Despres however lost 17 minutes to stage winner Barreda during the fourth stage, handing the lead to Yamaha's Olivier Pain. The young French rider held the lead until the end of the seventh stage with some consistent stage times, but hit trouble during the eighth stage with a navigational error. This would mean Pain's teammate David Casteu, who won the fifth stage, headed into the rest day as leader of the overall standings.

More misfortune struck Yamaha however as Casteu struck a cow during the ninth stage, causing the Frenchman to dislocate his shoulder and retire from the rally. Despres was set to re-take the lead of the standings after winning the stage but dropped to second behind teammate Ruben Faria after taking a 15-minute penalty for an engine change. Despres nonetheless took the lead after finishing second during the tenth stage, with Faria losing 12 minutes to the leader during the eleventh stage.

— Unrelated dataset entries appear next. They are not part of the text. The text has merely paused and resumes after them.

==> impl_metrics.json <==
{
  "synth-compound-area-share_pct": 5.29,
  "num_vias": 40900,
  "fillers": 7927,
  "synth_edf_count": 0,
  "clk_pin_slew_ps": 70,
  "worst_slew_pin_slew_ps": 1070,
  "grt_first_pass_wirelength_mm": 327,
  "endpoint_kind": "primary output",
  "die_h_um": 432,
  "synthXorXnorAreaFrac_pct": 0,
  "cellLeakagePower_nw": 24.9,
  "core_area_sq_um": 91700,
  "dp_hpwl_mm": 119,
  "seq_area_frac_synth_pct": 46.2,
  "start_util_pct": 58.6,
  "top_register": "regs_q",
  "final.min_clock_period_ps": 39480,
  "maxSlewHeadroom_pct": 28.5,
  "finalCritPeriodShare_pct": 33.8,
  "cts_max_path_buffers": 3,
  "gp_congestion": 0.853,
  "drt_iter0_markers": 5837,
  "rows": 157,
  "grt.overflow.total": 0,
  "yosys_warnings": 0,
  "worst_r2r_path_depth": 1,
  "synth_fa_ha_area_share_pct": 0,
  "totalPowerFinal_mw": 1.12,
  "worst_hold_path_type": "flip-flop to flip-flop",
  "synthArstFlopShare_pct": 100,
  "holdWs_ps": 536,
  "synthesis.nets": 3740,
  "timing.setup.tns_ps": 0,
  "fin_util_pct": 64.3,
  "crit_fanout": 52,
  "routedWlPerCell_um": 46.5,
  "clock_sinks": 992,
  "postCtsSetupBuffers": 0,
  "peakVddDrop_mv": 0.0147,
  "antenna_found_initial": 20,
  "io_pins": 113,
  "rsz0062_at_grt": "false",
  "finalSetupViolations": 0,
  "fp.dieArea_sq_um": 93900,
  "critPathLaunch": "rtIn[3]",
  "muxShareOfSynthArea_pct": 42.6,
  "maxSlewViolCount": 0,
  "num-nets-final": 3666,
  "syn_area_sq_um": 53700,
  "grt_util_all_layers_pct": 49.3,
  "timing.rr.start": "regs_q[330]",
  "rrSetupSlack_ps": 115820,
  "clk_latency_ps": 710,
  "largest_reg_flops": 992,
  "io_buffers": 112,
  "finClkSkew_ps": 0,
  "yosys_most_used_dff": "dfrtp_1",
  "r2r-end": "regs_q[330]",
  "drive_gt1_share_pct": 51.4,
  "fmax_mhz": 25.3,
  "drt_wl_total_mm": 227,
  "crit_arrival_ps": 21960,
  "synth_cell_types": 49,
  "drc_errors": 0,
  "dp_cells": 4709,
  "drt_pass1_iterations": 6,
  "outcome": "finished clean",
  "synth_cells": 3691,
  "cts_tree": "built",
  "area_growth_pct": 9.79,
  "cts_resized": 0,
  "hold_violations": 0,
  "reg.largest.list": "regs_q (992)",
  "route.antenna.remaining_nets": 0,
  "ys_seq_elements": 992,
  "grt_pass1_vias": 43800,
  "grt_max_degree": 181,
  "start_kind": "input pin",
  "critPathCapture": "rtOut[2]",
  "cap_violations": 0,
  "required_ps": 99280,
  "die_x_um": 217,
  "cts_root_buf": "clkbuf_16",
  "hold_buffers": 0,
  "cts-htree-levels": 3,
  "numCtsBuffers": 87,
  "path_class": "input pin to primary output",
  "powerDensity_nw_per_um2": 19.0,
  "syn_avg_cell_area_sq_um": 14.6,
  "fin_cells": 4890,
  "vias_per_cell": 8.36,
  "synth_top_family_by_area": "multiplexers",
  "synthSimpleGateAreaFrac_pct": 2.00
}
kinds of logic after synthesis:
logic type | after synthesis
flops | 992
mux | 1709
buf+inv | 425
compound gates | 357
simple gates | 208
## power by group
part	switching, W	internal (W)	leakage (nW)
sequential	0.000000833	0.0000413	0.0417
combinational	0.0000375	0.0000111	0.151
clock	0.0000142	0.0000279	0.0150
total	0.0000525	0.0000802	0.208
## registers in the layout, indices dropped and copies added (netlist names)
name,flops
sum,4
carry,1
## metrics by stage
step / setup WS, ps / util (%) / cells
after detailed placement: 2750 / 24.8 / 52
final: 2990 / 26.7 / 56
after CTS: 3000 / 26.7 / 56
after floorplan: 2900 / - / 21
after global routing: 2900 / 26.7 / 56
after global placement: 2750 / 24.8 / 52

Despite dropping eight minutes to Faria during the twelfth stage, Despres remained in control of the standings until the end of the rally, ending up with a winning margin of just under 11 minutes over Faria. López seemed set to threaten Despres after winning the penultimate stage and closing to within just over eight minutes of the Frenchman, an engine change penalty prior to the final stage cost him any chance of doing so. The Chilean would have to be content with third, nearly 19 minutes behind Despres despite taking the fastest time on the final stage, with Ivan Jakeš and Joan Pedrero completing an all-KTM top five.

Olivier Pain recovered to sixth position after his earlier troubles, whilst Barreda could do no better than 17th after losing considerable time with fuel pump issues on the fifth stage. Kurt Caselli had an impressive debut ride as a substitute for Marc Coma, winning two stages but finishing just outside the top 30 as a result of a navigational error during the eighth stage and engine woes in the penultimate stage.

===Quads===
Yamaha's Marcos Patronelli took control of the overall standings by winning the stage ahead of Honda newcomer Sebastian Husseini. The two riders finished 1st and 2nd for the next two stages, Patronelli extending his advantage to 15 minutes after the fourth stage, before mechanical problems for Husseini during the fifth stage cost him several hours. This gave Patronelli a lead of almost an hour and 20 minutes over Ignacio Casale, also aboard a Yamaha, who closed the gap slightly with a win on the sixth stage.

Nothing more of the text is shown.